Exercise - Pick out every line of the entries below where "commonest" occurs, and copy those lines.
Content starts
===== src/rtl/rj_rx_deser.sv =====
// Right-justified serial audio receiver: deserializes Sdata, splits samples by Lrclk and
// drives write strobe, row and clear for the per-channel sample memories. Optional macro: RJ_BITCNT_CHK_EN.
module rj_rx_deser #(
    parameter int DATA_W    = 16,
    parameter int ROW_W     = 4,
    parameter bit RIGHT_LVL = 1'b1
) (
    input  logic              Sclk,
    input  logic              clear_n,
    input  logic              enable,
    input  logic              Lrclk,
    input  logic              Sdata,
    output logic [DATA_W-1:0] dataL,
    output logic [DATA_W-1:0] dataR,
    output logic              rj_statusL,
    output logic              rj_statusR,
    output logic [ROW_W-1:0]  row,
    output logic              mem_clear,
    output logic              frame_wrap,
    output logic              err_short
);

    typedef enum logic [1:0] {IDLE, SYNC, RUN} state_t;

    state_t            state;
    logic [DATA_W-1:0] shreg;
    logic              lr_q;
    logic              lr_edge;
    logic              old_is_right;
    logic              vld_l_p0;
    logic              vld_r_p0;
    logic              mclr_l;
    logic              mclr_r;
    logic              busy;
    logic              drop_short;

    assign lr_edge      = (Lrclk != lr_q);
    assign old_is_right = (lr_q == RIGHT_LVL);
    // A capture still travelling toward its strobe blocks a newer one (sub-3-cycle halves).
    assign busy         = vld_l_p0 | vld_r_p0 | rj_statusL | rj_statusR;

`ifdef RJ_BITCNT_CHK_EN
    localparam logic [5:0] MIN_BITS = 6'(DATA_W);

    logic [5:0] bitcnt;

    function automatic logic [5:0] sat_inc(input logic [5:0] v);
        return (v == 6'd63) ? v : v + 6'd1;
    endfunction

    always_ff @(posedge Sclk or negedge clear_n) begin
        if (!clear_n) begin
            bitcnt <= '0;
        end else if (lr_edge) begin
            bitcnt <= 6'd1;
        end else begin
            bitcnt <= sat_inc(bitcnt);
        end
    end

    assign drop_short = (bitcnt < MIN_BITS);
`else
    assign drop_short = 1'b0;
`endif

    always_ff @(posedge Sclk or negedge clear_n) begin
        if (!clear_n) begin
            state      <= IDLE;
            shreg      <= '0;
            lr_q       <= 1'b0;
            dataL      <= '0;
            dataR      <= '0;
            vld_l_p0   <= 1'b0;
            vld_r_p0   <= 1'b0;
            rj_statusL <= 1'b0;
            rj_statusR <= 1'b0;
            row        <= '0;
            mem_clear  <= 1'b0;
            frame_wrap <= 1'b0;
            err_short  <= 1'b0;
            mclr_l     <= 1'b0;
            mclr_r     <= 1'b0;
        end else begin
            shreg      <= {shreg[DATA_W-2:0], Sdata};
            lr_q       <= Lrclk;
            vld_l_p0   <= 1'b0;
            vld_r_p0   <= 1'b0;
            rj_statusL <= 1'b0;
            rj_statusR <= 1'b0;
            mem_clear  <= 1'b0;
            frame_wrap <= 1'b0;

            if (!enable) begin
                state <= IDLE;
            end else begin
                // stage p0: capture the word that ended at this Lrclk edge
                case (state)
                    IDLE: begin
                        state     <= SYNC;
                        row       <= '0;
                        err_short <= 1'b0;
                        mclr_l    <= 1'b1;
                        mclr_r    <= 1'b1;
                    end
                    SYNC: begin
                        if (lr_edge) begin
                            state <= RUN;
                        end
                    end
                    RUN: begin
                        if (lr_edge && !busy) begin
                            if (drop_short) begin
                                err_short <= 1'b1;
                            end else if (old_is_right) begin
                                dataR    <= shreg;
                                vld_r_p0 <= 1'b1;
                            end else begin
                                dataL    <= shreg;
                                vld_l_p0 <= 1'b1;
                            end
                        end
                    end
                    default: state <= IDLE;
                endcase

                // stage p1: write strobe, data already settled for one cycle
                rj_statusL <= vld_l_p0;
                rj_statusR <= vld_r_p0;
                if (vld_l_p0) begin
                    mem_clear <= mclr_l;
                    mclr_l    <= 1'b0;
                end
                if (vld_r_p0) begin
                    mem_clear <= mclr_r;
                    mclr_r    <= 1'b0;
                end

                // stage p2: advance row once the right strobe has dropped
                if (rj_statusR) begin
                    row        <= row + 1'b1;
                    frame_wrap <= &row;
                end
            end
        end
    end

endmodule

===== config.mk =====
export PLATFORM = sky130hd
export DESIGN_NAME = rj_rx_deser
export DESIGN_NICKNAME = d
export VERILOG_FILES = /design/src/rtl/rj_rx_deser.sv
export SDC_FILE = /design/constraint.sdc
export NUM_CORES = 1
export LEC_CHECK = 0
export CAP_MARGIN = 20
export CORE_UTILIZATION = 30
export DETAILED_ROUTE_END_ITERATION = 16
export SLEW_MARGIN = 0
export SYNTH_ARGS = -nofsm -noshare
export SYNTH_HDL_FRONTEND = slang
export SYNTH_SLANG_ARGS = --single-unit

===== constraint.sdc =====
create_clock -name Sclk -period 2.73 [get_ports Sclk]
set_input_delay 0.273 -clock Sclk [delete_from_list [all_inputs] [get_ports Sclk]]
set_output_delay 0.273 -clock Sclk [all_outputs]
set_load 0.05 [all_outputs]

==> results of run 1 <==
## flip-flops by register name (all words and copies together), names as in the netlist
name / count
rj_statusR: 1
frame_wrap: 1
dataR: 16
dataL: 16
vld_l_p0: 1
state: 2
rj_statusL: 1
vld_r_p0: 1
lr_q: 1
mclr_l: 1
shreg: 16
row: 4
mclr_r: 1
mem_clear: 1
## kinds of logic (layout without fill, tap and decap cells)
| family | after synthesis | after routing | share of synthesized area, % |
|---|---|---|---|
| buffers and inverters | 6 | 63 | 1.77 |
| flip-flops | 63 | 63 | 67.5 |
| XOR/XNOR | 1 | 1 | 0.375 |
| AO/OA/AOI/OAI | 8 | 8 | 2.46 |
| adder cells (fa/ha/maj) | 1 | 1 | 0.536 |
| multiplexers | 34 | 34 | 19.2 |
| other | 1 | 1 | 0.161 |
| AND/OR/NAND/NOR | 27 | 27 | 7.98 |
## where the power goes
group	internal, W	switching (W)
clock	0.000562	0.000355
combinational	0.000276	0.000451
sequential	0.00105	0.0000765
total	0.00189	0.000882
## routing by layer
| metal | wire length, microns | share of wire (%) | up-vias | GRT usage (%) |
|---|---|---|---|---|
| met5 | 0 | 0 | - | 0 |
| met4 | 112 | 2.8 | 0 | 7.66 |
| met3 | 204 | 5.1 | 11 | 3.64 |
| met2 | 1720 | 43 | 33 | 15.5 |
| met1 | 1980 | 49 | 623 | 15.0 |
| li1 | - | - | 589 | - |
## Yosys cell counts (2+ instances only)
cell type / number / area (sq um)
a22o_1: 2 / 17.5
buf_6: 2 / 22.5
nor2_1: 8 / 30.0
mux2_2: 15 / 169
and2_1: 3 / 18.8
nand4_4: 2 / 42.5
o21ai_0: 2 / 10.0
inv_1: 2 / 7.51
nand2_1: 4 / 15.0
mux2_4: 18 / 270
nor2b_1: 3 / 18.8
dfrtp_1: 63 / 1580
nand2b_1: 2 / 12.5
nand3_1: 2 / 10.0
## worst min-delay path by stage
stage | slack, ns | to | from
2_1_floorplan | -0.02 | dataL[0] | clear_n
3_5_place_dp | 0.37 | row[2] | clear_n
5_1_grt | 0.04 | vld_r_p0 | clear_n
3_3_place_gp | 0.37 | row[2] | clear_n
4_1_cts | 0.003 | row[2] | clear_n
6_report | -0.02 | vld_r_p0 | clear_n
## area by class of cell
type | count | share of cell area (%)
clock buffer | 11 | 4.86
clock inverter | 5 | 2.57
inverter | 2 | 0.241
multi-input combinational | 72 | 23.1
sequential | 63 | 50.6
tap | 99 | 3.98
timing repair buffer | 45 | 14.6
## stage by stage
stage | util [%] | cells | total power, W | worst slack, ns | hold slack (ns)
after global routing | 42.0 | 297 | 0.00289 | 0.710 | 0.0414
final | 42.0 | 297 | 0.00277 | 0.763 | -0.0166
after global placement | 38.9 | 281 | 0.00187 | 0.674 | 0.366
after floorplan | - | 141 | 0.00161 | 0.843 | -0.0226
after CTS | 42.0 | 297 | 0.00280 | 0.737 | 0.00314
after detailed placement | 38.9 | 281 | 0.00188 | 0.631 | 0.368
==> reports/results.txt, run 1 <==
status: finished, violations left
violated checks: hold timing
Top FF cell, synth: dfrtp_1
DP Area: 0.00288 sq mm
number of flops mapped to enable cells by yosys: 0
most common cell after layout, fill and taps aside: dfrtp_1
fraction of layout cells with a size suffix above 1: 27.3%
grt total ovfl: 0
CTS root buffer: clkbuf_8
Core ar.: 0.00741 sq mm
worst setup path class: reg -> out
number of remaining DRC errors: 0
detailed placement HPWL: 2.67 mm
GP Congestion: 0.709
Max Clk Rate: 508 MHz
initial antenna violation count: 0
Hold Slack: -0.0166 ns
r2r startpoint: rj_statusR
WP data arrival: 1.69 ns
DRT Pass-1 Iters: 4
setup bufs post-CTS: 0
largest net degree at the start of global routing: 34
Detailed Route Iter0 Violations: 30
Async S/R FF share, synth: 100%
Worst Path Buf+Inv: 1
fill count: 674
post_cts resized: 0
PortBufs: 44
Multi-input gate area: 718 sq um
RSZ-0062 raised after global routing: false
Setup violations, final: 0
vias in the first global route: 1339
r2r endpoint: dataR[8]
area grow syn2layout: 33.3%
critical-path cell list: clkdlybuf4s50_1
CTS Buf Count: 9
Fin. Hold Viols: 30
Initial Utilization: 31.5%
synthesized instance count: 141
Post-DRT Antenna Nets: 0
final worst path period need: 1.97 ns
nets: 199
post-synth design cell area: 0.00234 sq mm
row cnt: 31
Reg clk slew, reported paths: 0.07 ns
fin. max-slew vios: 0
Worst R2R Path Depth: 3
DR vias/cell: 4.23
number of max-cap violations: 0
Lkg Pwr: 1.45 nW
commonest non-fill, non-tap cells in the layout: 63 x dfrtp_1, 43 x clkdlybuf4s50_1, 18 x mux2_4
measured slew at the worst slew-check pin: 0.696 ns
Worst Path Required: 2.46 ns
cell area after layout: 0.00311 sq mm
CP max stage cell: clkdlybuf4s50_1
Reg area: 0.00158 sq mm
CTS max path bufs: 2
Worst Hold Class: in -> async
Die Area: 0.00814 sq mm
CP top delay family: buffers and inverters
flop-to-flop setup slack: 0.85 ns
CP Max Fanout: 7
I/O pin total: 46
WL final: 4.01 mm
Final Cycle Share: 72.0%
CTS Hold Bufs: 0
setup TNS: 0 ns
via count: 1256
Worst setup endpoint: rj_statusR
drt wl/cell: 13.5 microns
number of diodes: 0
post-synthesis net count: 147
CP Launch Point: rj_statusR
yosys warns: 0
global-route wire length before repair: 6.92 mm
VDD IR max: 0.000406 V
Seq cells post-synth: 63
chip width: 90.2 microns
CTS sink count: 63
crit start category: register
gr usage total: 11.3%
chip height: 90.2 microns
WP depth: 1
clock skew: 0.00927 ns
Rel. slew slack: 53.6%
Pwr Density: 889 mW/mm^2
worst stage delay on the critical path: 0.86 ns
CTS tree: yes
H-tree depth: 3
Cell variety after synth: 27
Post-Syn Area per Cell: 16.6 sq um
CP Capture Type: output port
post-synthesis sequential area ratio: 67.5%
clock latency reported for the late side of the worst-skew pair: 0.34 ns
(Power assumes the default switching activity.)
==> run 2: changes to the inputs <==
- clock period: 2.73 -> 1.79 ns (I/O delays scaled with it)
==> reports/results.txt, run 2 (synthesis results as in run 1) <==
CTS root buffer: clkbuf_8
WP data arrival: 1.55 ns
worst setup path class: reg -> out
area grow syn2layout: 35.6%
CP Capture Type: output port
worst stage delay on the critical path: 0.82 ns
via count: 1266
global-route wire length before repair: 6.89 mm
grt total ovfl: 0
Setup violations, final: 0
nets: 206
Worst Path Buf+Inv: 1
row cnt: 31
PortBufs: 44
DR vias/cell: 4.16
Worst Path Required: 1.61 ns
CP max stage cell: clkdlybuf4s50_1
fraction of layout cells with a size suffix above 1: 29.8%
number of remaining DRC errors: 0
number of diodes: 0
fill count: 669
RSZ-0062 raised after global routing: false
drt wl/cell: 13.1 microns
Rel. slew slack: 65.6%
Lkg Pwr: 1.54 nW
final worst path period need: 1.73 ns
crit start category: register
Worst Hold Class: in -> reg
chip width: 90.2 microns
CTS tree: yes
initial antenna violation count: 0
setup TNS: 0 ns
detailed placement HPWL: 2.66 mm
CTS Buf Count: 9
pre-CTS setup slack: 0.0777 ns
Post-DRT Antenna Nets: 0
WL final: 3.99 mm
vias in the first global route: 1328
Die Area: 0.00814 sq mm
Max Clk Rate: 578 MHz
CTS sink count: 63
commonest non-fill, non-tap cells in the layout: 62 x dfrtp_1, 39 x clkdlybuf4s50_1, 18 x mux2_4
VDD IR max: 0.000542 V
Core ar.: 0.00741 sq mm
H-tree depth: 3
Worst Slack Setup Final: 0.0607 ns
largest registers: dataL x16, dataR x16, shreg x16
GP Congestion: 0.686
CTS max path bufs: 2
status: complete, no violations
chip height: 90.2 microns
Pwr Density: 1300 mW/mm^2
measured slew at the worst slew-check pin: 0.515 ns
gr usage total: 11.2%
Final Cycle Share: 96.6%
largest net degree at the start of global routing: 21
DRT Pass-1 Iters: 4
Reg clk slew, reported paths: 0.07 ns
Detailed Route Iter0 Violations: 46
critical-path cell list: clkdlybuf4s50_1
I/O pin total: 46
CP Max Fanout: 2
clock latency reported for the late side of the worst-skew pair: 0.33 ns
Fin. Hold Viols: 0
Initial Utilization: 31.5%
most common cell after layout, fill and taps aside: dfrtp_1
clock skew: 0.00659 ns
CP top delay family: buffers and inverters
fin. max-slew vios: 0
number of max-cap violations: 0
Content ends
Answer to this exercise -
commonest non-fill, non-tap cells in the layout: 63 x dfrtp_1, 43 x clkdlybuf4s50_1, 18 x mux2_4
commonest non-fill, non-tap cells in the layout: 62 x dfrtp_1, 39 x clkdlybuf4s50_1, 18 x mux2_4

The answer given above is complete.